[PROMPT]:
A verbatim transcript of the lines below, starting at the first and ending with the one that holds "localparam int LAR_IDX_W = $clog2(NUM_LARS);", is what should be produced.

[DATA]:

[config.mk]
export PLATFORM = sky130hd
export DESIGN_NAME = wb_stage
export DESIGN_NICKNAME = d
export VERILOG_FILES = /design/src/logic/lar_pkg.sv /design/src/logic/credit_fifo.sv /design/src/logic/wb_stage.sv
export SDC_FILE = /design/constraint.sdc
export NUM_CORES = 1
export LEC_CHECK = 0
export ABC_CLOCK_PERIOD_IN_PS = 3400
export BUFFER_PORTS_ARGS = -buffer_cell sky130_fd_sc_hd__buf_2
export CAP_MARGIN = 20
export CORE_ASPECT_RATIO = 0.8
export CORE_MARGIN = 1
export CORE_UTILIZATION = 55
export DETAILED_ROUTE_END_ITERATION = 6
export PLACE_DENSITY = 0.82
export SLEW_MARGIN = 0
export SYNTH_ARGS = -nofsm -noshare
export SYNTH_HDL_FRONTEND = slang
export SYNTH_SLANG_ARGS = --single-unit
[constraint.sdc]
create_clock -name clk -period 3.4 [get_ports clk]
set_clock_uncertainty 0.05 [all_clocks]
set_input_delay 0.68 -clock clk [delete_from_list [all_inputs] [get_ports clk]]
set_output_delay 0.68 -clock clk [all_outputs]
set_load 0.005 [all_outputs]
[src/logic/lar_pkg.sv]
package lar_pkg;

	//////////////////////////////////////////////////////////////////////
	// default sizes
	//////////////////////////////////////////////////////////////////////

	localparam int NUM_LARS = 16;
	localparam int MEM_WORDS = 64;
	localparam int DATA_W = 64;
	localparam int LAR_IDX_W = $clog2(NUM_LARS);
	localparam int MEM_ADDR_W = $clog2(MEM_WORDS);

	//////////////////////////////////////////////////////////////////////
	// encodings
	//////////////////////////////////////////////////////////////////////

	typedef enum logic [1:0]
	{
		DATA_TYP_UNSGN_INT,
		DATA_TYP_SGN_INT,
		DATA_TYP_BFLOAT16
	} data_typ_e;

	typedef enum logic [1:0]
	{
		INT_SZ_8,
		INT_SZ_16,
		INT_SZ_32,
		INT_SZ_64
	} int_size_e;

	typedef enum logic [1:0]
	{
		GRP_ALU,
		GRP_LOAD,
		GRP_STORE,
		GRP_NONE
	} instr_group_e;

	typedef enum logic [1:0]
	{
		WR_TYP_ONLY_DATA,
		WR_TYP_LOAD,
		WR_TYP_STORE
	} write_typ_e;

	//////////////////////////////////////////////////////////////////////
	// payloads
	//////////////////////////////////////////////////////////////////////

	typedef struct packed
	{
		instr_group_e group;
		logic [LAR_IDX_W-1:0] ra_index;
		data_typ_e data_typ;              // loads and stores only
		int_size_e int_size;              // bfloat16 means 16
		logic [MEM_ADDR_W-1:0] ldst_addr;
		logic [DATA_W-1:0] computed_data;
	} exec_instr_t;

	typedef struct packed
	{
		write_typ_e write_typ;
		logic [LAR_IDX_W-1:0] index;
		data_typ_e data_typ;
		int_size_e int_size;
		logic [MEM_ADDR_W-1:0] ldst_addr;
		logic [DATA_W-1:0] non_ldst_data;
	} lar_wr_req_t;

	typedef struct packed
	{
		logic [DATA_W-1:0] data;
		logic [MEM_ADDR_W-1:0] addr;     // word address
		data_typ_e data_typ;
		int_size_e int_size;
	} lar_entry_t;

endpackage

[src/logic/credit_fifo.sv]
`timescale 1ns/10ps

module credit_fifo #(
	parameter type payload_t = logic [7:0],
	parameter int DEPTH = 2
) (
	input logic clk,
	input logic rst_n,
	input logic push,
	input payload_t push_data,
	input logic pop,
	output payload_t head,
	output logic not_empty,
	output logic credit_return,
	output logic empty
);

	localparam int PTR_W = (DEPTH > 1) ? $clog2(DEPTH) : 1;
	localparam int CNT_W = $clog2(DEPTH + 1);

	payload_t slots [DEPTH];
	logic [PTR_W-1:0] wr_ptr;
	logic [PTR_W-1:0] rd_ptr;
	logic [CNT_W-1:0] count;

	function automatic logic [PTR_W-1:0] next_ptr(input logic [PTR_W-1:0] ptr);
		if (ptr == PTR_W'(DEPTH - 1))
			return '0;
		return ptr + PTR_W'(1);
	endfunction

	assign empty = (count == '0);
	assign not_empty = !empty;
	assign head = slots[rd_ptr];
	assign credit_return = pop; // slot is free again in this cycle

	always_ff @(posedge clk or negedge rst_n)
	begin
		if (!rst_n)
		begin
			wr_ptr <= '0;
			rd_ptr <= '0;
			count <= '0;
		end
		else
		begin
			if (push)
				wr_ptr <= next_ptr(wr_ptr);
			if (pop)
				rd_ptr <= next_ptr(rd_ptr);
			case ({push, pop})
			2'b10: count <= count + CNT_W'(1);
			2'b01: count <= count - CNT_W'(1);
			default: ;
			endcase
		end
	end

	always_ff @(posedge clk)
	begin
		if (push)
			slots[wr_ptr] <= push_data; // sender never overruns its credits
	end

endmodule

[src/logic/wb_stage.sv]
`timescale 1ns/10ps

module wb_stage #(
	parameter int INSTR_CREDITS = 4,
	parameter int REQ_CREDITS = 2
) (
	input logic clk,
	input logic rst_n,
	input logic instr_valid,
	input lar_pkg::exec_instr_t instr,
	output logic instr_credit,
	output logic req_valid,
	output lar_pkg::lar_wr_req_t req,
	input logic req_credit,
	input logic wr_done,
	output logic idle
);

	localparam int CNT_W = $clog2(REQ_CREDITS + 1);

	typedef enum logic
	{
		ST_REGULAR,
		ST_WAIT_LAR
	} state_e;

	state_e state_q;
	state_e state_d;
	lar_pkg::exec_instr_t cur;
	logic q_not_empty;
	logic q_empty;
	logic pop;
	logic is_ldst;
	logic [CNT_W-1:0] req_cnt_q;

	credit_fifo #(
		.payload_t(lar_pkg::exec_instr_t),
		.DEPTH(INSTR_CREDITS)
	) u_instr_q (
		.clk(clk),
		.rst_n(rst_n),
		.push(instr_valid),
		.push_data(instr),
		.pop(pop),
		.head(cur),
		.not_empty(q_not_empty),
		.credit_return(instr_credit),
		.empty(q_empty)
	);

	//////////////////////////////////////////////////////////////////////
	// issue
	//////////////////////////////////////////////////////////////////////

	assign is_ldst = (cur.group == lar_pkg::GRP_LOAD) || (cur.group == lar_pkg::GRP_STORE);

	// a dropped instruction needs no LAR file credit
	assign pop = (state_q == ST_REGULAR) && q_not_empty
		&& ((req_cnt_q != '0) || (cur.group == lar_pkg::GRP_NONE));
	assign req_valid = pop && (cur.group != lar_pkg::GRP_NONE);

	always_comb
	begin
		req = '0;
		req.index = cur.ra_index;
		req.ldst_addr = cur.ldst_addr;
		req.non_ldst_data = cur.computed_data;
		case (cur.group)
		lar_pkg::GRP_LOAD:
		begin
			req.write_typ = lar_pkg::WR_TYP_LOAD;
			req.data_typ = cur.data_typ;
			req.int_size = cur.int_size;
		end
		lar_pkg::GRP_STORE:
		begin
			req.write_typ = lar_pkg::WR_TYP_STORE;
			req.data_typ = cur.data_typ;
			req.int_size = cur.int_size;
		end
		default: req.write_typ = lar_pkg::WR_TYP_ONLY_DATA;
		endcase
	end

	//////////////////////////////////////////////////////////////////////
	// control
	//////////////////////////////////////////////////////////////////////

	always_comb
	begin
		state_d = state_q;
		case (state_q)
		ST_REGULAR:
		begin
			if (req_valid && is_ldst)
				state_d = ST_WAIT_LAR;
		end
		ST_WAIT_LAR:
		begin
			// in-order completion: the last outstanding request is the load/store
			if (wr_done && (req_cnt_q == CNT_W'(REQ_CREDITS - 1)))
				state_d = ST_REGULAR;
		end
		endcase
	end

	always_ff @(posedge clk or negedge rst_n)
	begin
		if (!rst_n)
		begin
			state_q <= ST_REGULAR;
			req_cnt_q <= CNT_W'(REQ_CREDITS);
		end
		else
		begin
			state_q <= state_d;
			case ({req_valid, req_credit})
			2'b10: req_cnt_q <= req_cnt_q - CNT_W'(1);
			2'b01: req_cnt_q <= req_cnt_q + CNT_W'(1);
			default: ;
			endcase
		end
	end

	// full credits means the LAR file has drained
	assign idle = q_empty && (state_q == ST_REGULAR) && (req_cnt_q == CNT_W'(REQ_CREDITS));

endmodule

==> results of run 1 <==
-- cell usage in the layout (no fill, tap or decap), drive strengths merged --
cell type	synthesis	layout
bufinv	0	7
diode	0	4
mux2	2	2
buf	12	175
dfstp	1	1
clkinv	0	12
ha	13	13
nand2	5	5
and3b	1	1
edfxtp	320	320
nor2b	5	5
xnor2	2	2
fa	1	1
nor3	2	2
inv	11	12
clkbuf	6	35
or3	1	1
xor2	3	3
o21ai	5	5
dfrtp	9	9
dlygate4sd3	0	1
mux4	80	80
and2	4	4
or4	1	1
clkinvlp	0	2
nor2	2	2
-- per-stage QoR --
step	hold slack, ns	cell area (sq um)
after floorplan	0.3344	12230
after global placement	0.4120	13440
after detailed placement	0.4323	13440
after CTS	0.2801	14580
after global routing	0.2900	14590
final	0.3026	14590
-- flip-flops by register name, summed over array words and instances (netlist names) --
name / flops
u_instr_q.slots: 320
u_instr_q.count: 3
req_cnt_q: 2
u_instr_q.rd_ptr: 2
u_instr_q.wr_ptr: 2
state_q: 1
-- logic make-up (layout without fill, tap and decap cells) --
kind of cell	count (synthesis)	after routing	share of synthesized area
compound gates	5	5	0.002046
xor+xnor	5	5	0.003582
fa+ha+maj	14	14	0.01494
buf+inv	29	244	0.01433
flops	330	330	0.8065
mux	82	82	0.1492
other cells	0	4	0
simple gates	21	21	0.009415
-- routing by layer --
metal	global-route usage	wire [um]	share of wire	vias to the layer above
li1	-	-	-	2442
met1	0.2662	9364	0.43	2944
met2	0.3163	10680	0.49	177
met3	0.05814	1561	0.071	30
met4	0.04141	281	0.013	6
met5	0	35	0.0016	-
-- worst paths after layout --
check	slack (ns)	startpoint	end	depth (start not counted)
max	0.18	u_instr_q.rd_ptr[0]$_DFFE_PN0N_	req_valid	5
min	0.30	instr[36]	u_instr_q.slots[3][36]$_DFFE_PP_	1
max reg2reg	0.40	u_instr_q.rd_ptr[0]$_DFFE_PN0N_	u_instr_q.count[2]$_DFFE_PN0P_	10
min reg2reg	0.44	u_instr_q.count[2]$_DFFE_PN0P_	u_instr_q.count[2]$_DFFE_PN0P_	1
max in group asynchronous	2.56	rst_n	req_cnt_q[1]$_DFFE_PN1P_	2
min in group asynchronous	0.48	rst_n	req_cnt_q[0]$_DFFE_PN0P_	2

[FINISHED TASK]:
[config.mk]
export PLATFORM = sky130hd
export DESIGN_NAME = wb_stage
export DESIGN_NICKNAME = d
export VERILOG_FILES = /design/src/logic/lar_pkg.sv /design/src/logic/credit_fifo.sv /design/src/logic/wb_stage.sv
export SDC_FILE = /design/constraint.sdc
export NUM_CORES = 1
export LEC_CHECK = 0
export ABC_CLOCK_PERIOD_IN_PS = 3400
export BUFFER_PORTS_ARGS = -buffer_cell sky130_fd_sc_hd__buf_2
export CAP_MARGIN = 20
export CORE_ASPECT_RATIO = 0.8
export CORE_MARGIN = 1
export CORE_UTILIZATION = 55
export DETAILED_ROUTE_END_ITERATION = 6
export PLACE_DENSITY = 0.82
export SLEW_MARGIN = 0
export SYNTH_ARGS = -nofsm -noshare
export SYNTH_HDL_FRONTEND = slang
export SYNTH_SLANG_ARGS = --single-unit
[constraint.sdc]
create_clock -name clk -period 3.4 [get_ports clk]
set_clock_uncertainty 0.05 [all_clocks]
set_input_delay 0.68 -clock clk [delete_from_list [all_inputs] [get_ports clk]]
set_output_delay 0.68 -clock clk [all_outputs]
set_load 0.005 [all_outputs]
[src/logic/lar_pkg.sv]
package lar_pkg;

	//////////////////////////////////////////////////////////////////////
	// default sizes
	//////////////////////////////////////////////////////////////////////

	localparam int NUM_LARS = 16;
	localparam int MEM_WORDS = 64;
	localparam int DATA_W = 64;
	localparam int LAR_IDX_W = $clog2(NUM_LARS);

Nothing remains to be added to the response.